**Records from a collection:**
>>>

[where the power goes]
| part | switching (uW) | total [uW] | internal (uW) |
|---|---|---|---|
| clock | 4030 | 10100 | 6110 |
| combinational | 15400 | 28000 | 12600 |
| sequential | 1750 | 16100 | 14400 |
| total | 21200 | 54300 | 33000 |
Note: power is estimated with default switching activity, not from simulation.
### config.mk
export PLATFORM = sky130hd
export DESIGN_NAME = lru_key_value_cache
export DESIGN_NICKNAME = d
export VERILOG_FILES = /design/src/rtl/core/lkvc_pkg.sv /design/src/rtl/core/lkvc_ctrl.sv /design/src/rtl/core/lkvc_dpath.sv /design/src/rtl/core/lru_key_value_cache.sv
export SDC_FILE = /design/constraint.sdc
export NUM_CORES = 2
export LEC_CHECK = 0
export ABC_AREA = 1
export BUFFER_PORTS_ARGS = -buffer_cell sky130_fd_sc_hd__buf_2
export CAP_MARGIN = 20
export CORE_AREA = 5 5 472 358
export CTS_CLUSTER_SIZE = 20
export DETAILED_ROUTE_END_ITERATION = 8
export DIE_AREA = 0 0 477 363
export GPL_TIMING_DRIVEN = 1
export SETUP_SLACK_MARGIN = 0.4
export SKIP_LAST_GASP = 1
export SLEW_MARGIN = 20
export SYNTH_ARGS = -nofsm -noshare
export SYNTH_HDL_FRONTEND = slang
export SYNTH_SLANG_ARGS = --single-unit
### constraint.sdc
create_clock -name clk -period 17.95 [get_ports clk]
set_input_delay 0.8975 -clock clk [delete_from_list [all_inputs] [get_ports clk]]
set_output_delay 0.8975 -clock clk [all_outputs]
set_load 0.05 [all_outputs]
### src/rtl/core/lkvc_pkg.sv
// lkvc_pkg: shared types and constants for the LRU key-value cache.
// Used by lkvc_ctrl, lkvc_dpath and lru_key_value_cache; no dependencies.

package lkvc_pkg;

	// operation codes carried on the input tuser bit
	localparam logic KIND_GET = 1'b0;
	localparam logic KIND_PUT = 1'b1;

	// field widths fixed by the item format
	localparam int KEY_W = 32;
	localparam int VAL_W = 32;
	localparam int CAP_W = 5;

	// capacity after reset
	localparam logic [CAP_W-1:0] CAP_RESET = 5'd16;

	// commands from the controller to the datapath
	typedef struct packed {
		logic load_in;   // capture an accepted input item
		logic update;    // match keys and update the store
		logic load_out;  // move the result into the output register
	} lkvc_cmd_t;

endpackage

### src/rtl/core/lkvc_ctrl.sv
// lkvc_ctrl: sequencer for the LRU key-value cache (accept, match, respond).
// Depends on lkvc_pkg for the command struct.

module lkvc_ctrl
	import lkvc_pkg::*;
(
	input  logic      clk,
	input  logic      arst_n,
	input  logic      s_tvalid,
	output logic      s_tready,
	output logic      m_tvalid,
	input  logic      m_tready,
	output lkvc_cmd_t cmd
);

	localparam logic [1:0] ST_IDLE  = 2'd0;
	localparam logic [1:0] ST_MATCH = 2'd1;
	localparam logic [1:0] ST_RESP  = 2'd2;

	logic [1:0] state_q;
	logic [1:0] state_d;
	logic       out_valid_q;
	logic       can_load;

	// output register is free, or is being emptied this cycle
	assign can_load = !out_valid_q || m_tready;

	// next state and commands
	always_comb begin
		state_d      = state_q;
		s_tready     = 1'b0;
		cmd.load_in  = 1'b0;
		cmd.update   = 1'b0;
		cmd.load_out = 1'b0;
		unique case (state_q)
			ST_IDLE: begin
				s_tready = 1'b1;
				if (s_tvalid) begin
					cmd.load_in = 1'b1;
					state_d     = ST_MATCH;
				end
			end
			ST_MATCH: begin
				cmd.update = 1'b1;
				state_d    = ST_RESP;
			end
			ST_RESP: begin
				s_tready = can_load;
				if (can_load) begin
					cmd.load_out = 1'b1;
					if (s_tvalid) begin
						cmd.load_in = 1'b1;
						state_d     = ST_MATCH;
					end else begin
						state_d = ST_IDLE;
					end
				end
			end
			default: begin
				state_d = ST_IDLE;
			end
		endcase
	end

	// advance state and track the output register
	always_ff @(posedge clk or negedge arst_n) begin
		if (!arst_n) begin
			state_q     <= ST_IDLE;
			out_valid_q <= 1'b0;
		end else begin
			state_q <= state_d;
			if (cmd.load_out) begin
				out_valid_q <= 1'b1;
			end else if (m_tready) begin
				out_valid_q <= 1'b0;
			end
		end
	end

	assign m_tvalid = out_valid_q;

	// the store update always follows straight after an item is captured
	a_match_after_load: assert property (@(posedge clk) disable iff (!arst_n)
		cmd.load_in |=> cmd.update)
		else $error("store update did not follow input capture");

	// a match cycle always hands over to the response state
	a_match_to_resp: assert property (@(posedge clk) disable iff (!arst_n)
		state_q == ST_MATCH |=> state_q == ST_RESP)
		else $error("match cycle not followed by response");

	// no new item while the store is being updated
	a_no_accept_in_match: assert property (@(posedge clk) disable iff (!arst_n)
		cmd.update |-> !s_tready)
		else $error("input accepted during store update");

	// a loaded result is presented on the next cycle
	a_result_shown: assert property (@(posedge clk) disable iff (!arst_n)
		cmd.load_out |=> m_tvalid)
		else $error("loaded result not presented");

endmodule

<<<

**Instructions for the task:**
Look above for the line that contains "(accept, match, respond).". Starting there, transcribe every line exactly until you have copied the line that contains "always_comb begin".

**Output for this task:**
// lkvc_ctrl: sequencer for the LRU key-value cache (accept, match, respond).
// Depends on lkvc_pkg for the command struct.

module lkvc_ctrl
	import lkvc_pkg::*;
(
	input  logic      clk,
	input  logic      arst_n,
	input  logic      s_tvalid,
	output logic      s_tready,
	output logic      m_tvalid,
	input  logic      m_tready,
	output lkvc_cmd_t cmd
);

	localparam logic [1:0] ST_IDLE  = 2'd0;
	localparam logic [1:0] ST_MATCH = 2'd1;
	localparam logic [1:0] ST_RESP  = 2'd2;

	logic [1:0] state_q;
	logic [1:0] state_d;
	logic       out_valid_q;
	logic       can_load;

	// output register is free, or is being emptied this cycle
	assign can_load = !out_valid_q || m_tready;

	// next state and commands
	always_comb begin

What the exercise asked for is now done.